Park Jong-Yun, Tsukamoto Mitsuaki, Tanaka Misato, Kamitani Yukiyasu
Department of Intelligence Science and Technology, Graduate School of Informatics, Kyoto University, Kyoto, Japan.
Department of Neuroinformatics, ATR Computational Neuroscience Laboratories, Kyoto, Japan.
PLoS Biol. 2025 Jul 23;23(7):e3003293. doi: 10.1371/journal.pbio.3003293. eCollection 2025 Jul.

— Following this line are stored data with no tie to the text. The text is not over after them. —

This is an optimization exercise on Yosys and OpenROAD, whose aim is small area, a short achievable clock period and few clock cycles, not a production implementation.
RTL that was checked went through simulation tests only; none was proved equivalent to the original.
No functional check of the RTL was part of runs 1 and 2.
No run shown here takes its clock network from TritonCTS; it comes from the design's own scripts or RTL.
No driver is modelled on the clock port, so clock power and skew are understated where the tree is cut down; a real chip needs a root buffer or a tree.
No activity file was given, so power comes from the tool's default toggle rates.

### config.mk
export PLATFORM = sky130hd
export DESIGN_NAME = AxisCrcChecker
export DESIGN_NICKNAME = AxisCrcChecker
export VERILOG_FILES = /design/flow/design.v
export SDC_FILE = /design/flow/constraint.sdc
export NUM_CORES = 8
export LEC_CHECK = 0
export CAP_MARGIN = 40
export CORE_MARGIN = 2
export CORE_UTILIZATION = 60
export CTS_BUF_LIST = sky130_fd_sc_hd__clkbuf_16
export CTS_CLUSTER_DIAMETER = 100
export CTS_CLUSTER_SIZE = 30
export PLACE_DENSITY = 0.7
export SLEW_MARGIN = 40
export SYNTH_MEMORY_MAX_BITS = 16384
### constraint.sdc
create_clock -name core_clock -period 15.0 [get_ports {clock}]
set_input_delay 3.0000 -clock core_clock [delete_from_list [all_inputs] [get_ports {clock}]]
set_output_delay 3.0000 -clock core_clock [all_outputs]
set_load 0.01 [all_outputs]
### design.v
module calc_crc (
    input [7:0] CRC_I,
    input [7:0] DATA_I,
    output [7:0] CRC_O
);
    assign CRC_O[0] = CRC_I[0] ^ CRC_I[6] ^ CRC_I[7] ^ DATA_I[0] ^ DATA_I[6] ^ DATA_I[7];
    assign CRC_O[1] = CRC_I[0] ^ CRC_I[1] ^ CRC_I[6] ^ DATA_I[0] ^ DATA_I[1] ^ DATA_I[6];
    assign CRC_O[2] = CRC_I[0] ^ CRC_I[1] ^ CRC_I[2] ^ CRC_I[6] ^ DATA_I[0] ^ DATA_I[1] ^ DATA_I[2] ^ DATA_I[6];
    assign CRC_O[3] = CRC_I[1] ^ CRC_I[2] ^ CRC_I[3] ^ CRC_I[7] ^ DATA_I[1] ^ DATA_I[2] ^ DATA_I[3] ^ DATA_I[7];
    assign CRC_O[4] = CRC_I[2] ^ CRC_I[3] ^ CRC_I[4] ^ DATA_I[2] ^ DATA_I[3] ^ DATA_I[4];
    assign CRC_O[5] = CRC_I[3] ^ CRC_I[4] ^ CRC_I[5] ^ DATA_I[3] ^ DATA_I[4] ^ DATA_I[5];
    assign CRC_O[6] = CRC_I[4] ^ CRC_I[5] ^ CRC_I[6] ^ DATA_I[4] ^ DATA_I[5] ^ DATA_I[6];
    assign CRC_O[7] = CRC_I[5] ^ CRC_I[6] ^ CRC_I[7] ^ DATA_I[5] ^ DATA_I[6] ^ DATA_I[7];
endmodule
module AxisCrcChecker(
  input        clock,
  input        reset,
  output       io_AxisSlv_ready,
  input        io_AxisSlv_valid,
  input        io_AxisSlv_bits_Tlast,
  input  [7:0] io_AxisSlv_bits_Tdata,
  input        io_AxisMst_ready,
  output       io_AxisMst_valid,
  output       io_AxisMst_bits_Tlast,
  output [7:0] io_AxisMst_bits_Tdata
);
  localparam N  = 1024;           
  localparam LW = 7;              
  localparam LR = 6;              
  localparam KW = N >> LW;        
  localparam KR = N >> LR;        
  localparam [LR-1:0] RC = {LR{1'b1}};  
  localparam QS = 8;              
  localparam QL = 3;
  reg        in_rdy;
  reg  [1:0] b_cnt;
  wire       rdy_i = ~b_cnt[1];
  wire       acc = io_AxisSlv_valid & rdy_i;
  reg [8:0] bq0, bq1;             
  reg       b_wp, b_rp;
  wire      b_ne = (b_cnt != 2'd0);
  wire [8:0] b_head = b_rp ? bq1 : bq0;
  wire [7:0] w_d = b_head[7:0];
  wire       w_l = b_head[8];
  always @(posedge clock) begin
    if (acc & ~b_wp) bq0 <= {io_AxisSlv_bits_Tlast, io_AxisSlv_bits_Tdata};
    if (acc &  b_wp) bq1 <= {io_AxisSlv_bits_Tlast, io_AxisSlv_bits_Tdata};
  end
  reg  [7:0] crc;
  wire [7:0] crc_n;
  calc_crc u_calc_crc (.CRC_I(crc), .DATA_I(w_d), .CRC_O(crc_n));
  wire       w_g = (crc_n == 8'h00);
  reg  [9:0]  wpm;
  reg  [9:0]  rp;
  reg         wfull;
  reg         r_al;               
  reg  [9:0]  pk_len;             
  reg         cur_v;              
  reg  [9:0]  rem;                
  reg         lastb;              
  reg [10:0]   qq [0:QS-1];
  reg [QL-1:0] q_wp, q_rp;
  reg [QL:0]   q_cnt;               
  reg [10:0]   q_head;
  reg          q_ne;
  wire         q_room = ~(q_ne & q_cnt[QL]);
  wire         qq_ne = (q_cnt != 0);
  wire eq     = (rp == wpm);
  wire full   = eq & wfull;
  wire w_al   = (wpm[LW-1:0] == {LW{1'b1}});
  wire wr     = b_ne & w_al & ~full & (~w_l | q_room);
  wire empty  = eq & ~wfull;
  wire hold   = empty & w_al & ~wr;
  wire [9-LW:0] w_tap = wpm[9:LW];    
  reg        credit;
  reg  [1:0] f_used;              
  wire       rd    = cur_v & r_al & credit;
  wire       next  = ~cur_v | (rd & lastb);
  wire       load  = next & q_ne;
  wire       q_push    = wr & w_l;
  wire       q_to_head = q_push & ~qq_ne & (~q_ne | load);
  wire       skip  = load & ~q_head[10];
  wire [9:0] rp_sk = rp - q_head[9:0] - rd;
  reg  [8*N-1:0] ring;
  wire [8*N-1:0] rot = {ring[8*N-9:0], ring[8*N-1:8*N-8]};
  integer k;
  always @(posedge clock) begin
    ring <= rot;
    for (k = 0; k < KW; k = k + 1)
      if (wr && w_tap == k) ring[8*(((k+1)<<LW) % N) +: 8] <= w_d;
  end
  wire [8*KR-1:0] taps;
  genvar g;
  generate
    for (g = 0; g < KR; g = g + 1) begin : g_tap
      assign taps[8*g +: 8] = ring[8*((g<<LR)+RC) +: 8];
    end
  endgenerate
  wire [7:0] x_d = taps[8*rp[9:LR] +: 8];
  wire       x_l = lastb;
  wire       x_v = rd;
  reg pop_q;
  wire [1:0] b_cnt_n = {~wr & (b_cnt[1] | (b_cnt[0] & acc)),
                        (b_cnt[1] & wr) | (b_cnt[0] & (acc ~^ wr)) | (~b_cnt[1] & ~b_cnt[0] & acc)};
  always @(posedge clock) begin
    if (q_push & ~q_to_head) qq[q_wp] <= {w_g, pk_len};
    if (q_to_head) q_head <= {w_g, pk_len};
    else if (load & qq_ne) q_head <= qq[q_rp];
  end
  wire [1:0] f_next = f_used + rd - pop_q;
  reg rst_q;
  always @(posedge clock) begin
    rst_q <= reset;
    in_rdy <= reset | wr | ~(b_cnt[1] | (b_cnt[0] & io_AxisSlv_valid));
    if (reset) begin
      b_wp <= 1'b0; b_rp <= 1'b0; b_cnt <= 2'd0;
    end else begin
      if (acc) b_wp <= ~b_wp;
      if (wr)  b_rp <= ~b_rp;
      b_cnt <= b_cnt_n;
    end
  end
  always @(posedge clock) begin
    if (rst_q) begin
      wpm <= 10'd1023;
      wfull <= 1'b0;
      rp <= 10'd1023;
      r_al <= 1'b1;
      pk_len <= 10'd0;
      cur_v <= 1'b0;
      rem <= 10'd0;
      lastb <= 1'b0;
      crc <= 8'hff;
      q_wp <= 0; q_rp <= 0; q_cnt <= 0; q_ne <= 1'b0;
      f_used <= 2'd0;
      credit <= 1'b0;
    end else begin
      if (wr) crc <= w_l ? 8'hff : crc_n;
      if (wr) begin
        pk_len <= w_l ? 10'd0 : pk_len + 10'd1;
      end else if (~hold) wpm <= wpm + 10'd1;
      if (q_push & ~q_to_head) q_wp <= q_wp + 1'b1;
      if (load & qq_ne) q_rp <= q_rp + 1'b1;
      q_cnt <= q_cnt + (q_push & ~q_to_head) - (load & qq_ne);
      q_ne <= q_push | qq_ne | (q_ne & ~load);
      if (next) cur_v <= load & q_head[10];
      if (load) begin
        rem <= q_head[9:0];
        lastb <= (q_head[9:0] == 10'd0);
      end else if (rd) begin
        rem <= rem - 10'd1;
        lastb <= (rem == 10'd1);
      end
      if (wr) wfull <= 1'b1;
      else if (rd | skip) wfull <= 1'b0;
      if (skip) begin
        rp <= rp_sk;
        r_al <= (rp_sk[LR-1:0] == RC);
      end else if (~rd & ~hold) begin
        rp <= rp + 10'd1;
        r_al <= (rp[LR-1:0] == RC - 1'b1);
      end
      f_used <= f_next;
      credit <= (f_next != 2'd3);
    end
  end
  reg [8:0] oq0, oq1, oq2;
  reg [1:0] oq_wp, oq_rp, oq_cnt;
  reg       o_v;
  reg [7:0] o_d;
  reg       o_l;
  wire       oq_ne  = (oq_cnt != 2'd0);
  wire [1:0] oq_rp1 = (oq_rp == 2'd2) ? 2'd0 : oq_rp + 2'd1;
  wire [8:0] x_e    = {x_l, x_d};
  wire [8:0] e_rp   = (oq_rp  == 2'd0) ? oq0 : (oq_rp  == 2'd1) ? oq1 : oq2;
  wire [8:0] e_rp1  = (oq_rp1 == 2'd0) ? oq0 : (oq_rp1 == 2'd1) ? oq1 : oq2;
  wire [1:0] cnt_h  = oq_cnt + x_v;
  wire [8:0] nh_h   = oq_ne ? e_rp : x_e;
  wire [1:0] cnt_p  = oq_cnt + x_v - oq_ne;
  wire [1:0] rp_p   = oq_ne ? oq_rp1 : oq_rp;
  wire [8:0] nh_p   = oq_cnt[1] ? e_rp1 : x_e;
  always @(posedge clock) begin
    if (x_v && oq_wp == 2'd0) oq0 <= x_e;
    if (x_v && oq_wp == 2'd1) oq1 <= x_e;
    if (x_v && oq_wp == 2'd2) oq2 <= x_e;
    {o_l, o_d} <= io_AxisMst_ready ? nh_p : nh_h;
    o_v <= ~reset & ~rst_q & (io_AxisMst_ready ? (cnt_p != 2'd0) : (cnt_h != 2'd0));
    if (rst_q) begin
      oq_wp <= 2'd0; oq_rp <= 2'd0; oq_cnt <= 2'd0;
      pop_q <= 1'b0;
    end else begin
      pop_q <= io_AxisMst_ready & oq_ne;
      if (x_v) oq_wp <= (oq_wp == 2'd2) ? 2'd0 : oq_wp + 2'd1;
      oq_rp <= io_AxisMst_ready ? rp_p : oq_rp;
      oq_cnt <= io_AxisMst_ready ? cnt_p : cnt_h;
    end
  end
  assign io_AxisSlv_ready      = in_rdy;
  assign io_AxisMst_valid      = o_v;
  assign io_AxisMst_bits_Tdata = o_d;
  assign io_AxisMst_bits_Tlast = o_l;
endmodule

Reconstruction of perceptual experiences from brain activity offers a unique window into how population neural responses represent sensory information. Although decoding visual content from functional MRI (fMRI) has seen significant success, reconstructing arbitrary sounds remains challenging due to the fine temporal structure of auditory signals and the coarse temporal resolution of fMRI. Drawing on the hierarchical auditory features of deep neural networks (DNNs) with progressively larger time windows and their neural activity correspondence, we introduce a method for sound reconstruction that integrates brain decoding of DNN features and an audio-generative model. DNN features decoded from auditory cortical activity outperformed spectrotemporal and modulation-based features, enabling perceptually plausible reconstructions across diverse sound categories. Behavioral evaluations and objective measures confirmed that these reconstructions preserved short-term spectral and perceptual properties, capturing the characteristic timbre of speech, animal calls, and musical instruments, while the reconstructed sounds did not reproduce longer temporal sequences with fidelity. Leave-category-out analyses indicated that the method generalizes across sound categories. Reconstructions at higher DNN layers and from early auditory regions revealed distinct contributions to decoding performance. Applying the model to a selective auditory attention ("cocktail party") task further showed that reconstructions reflected the attended sound more strongly than the unattended one in some of the subjects. Despite its inability to reconstruct exact temporal sequences, which may reflect the limited temporal resolution of fMRI, our framework demonstrates the feasibility of mapping brain activity to auditory experiences-a step toward more comprehensive understanding and reconstruction of internal auditory representations.
从大脑活动重建感知体验为了解群体神经反应如何表征感官信息提供了一个独特的窗口。尽管从功能磁共振成像(fMRI)中解码视觉内容已取得显著成功,但由于听觉信号精细的时间结构和fMRI粗糙的时间分辨率,重建任意声音仍然具有挑战性。利用具有逐渐增大时间窗口的深度神经网络(DNN)的分层听觉特征及其神经活动对应关系,我们引入了一种声音重建方法,该方法整合了DNN特征的脑解码和音频生成模型。从听觉皮层活动中解码出的DNN特征优于基于频谱时间和调制的特征,能够对不同声音类别进行在感知上合理的重建。行为评估和客观测量证实,这些重建保留了短期频谱和感知特性,捕捉到了语音、动物叫声和乐器的特征音色,而重建声音并没有忠实地再现更长的时间序列。留类别分析表明该方法在不同声音类别中具有通用性。在更高DNN层和早期听觉区域的重建揭示了对解码性能的不同贡献。将该模型应用于选择性听觉注意力(“鸡尾酒会”)任务进一步表明,在一些受试者中,重建对被关注声音的反映比对未被关注声音的反映更强。尽管该方法无法重建精确的时间序列,这可能反映了fMRI有限的时间分辨率,但我们的框架证明了将大脑活动映射到听觉体验的可行性——这是朝着更全面理解和重建内部听觉表征迈出的一步。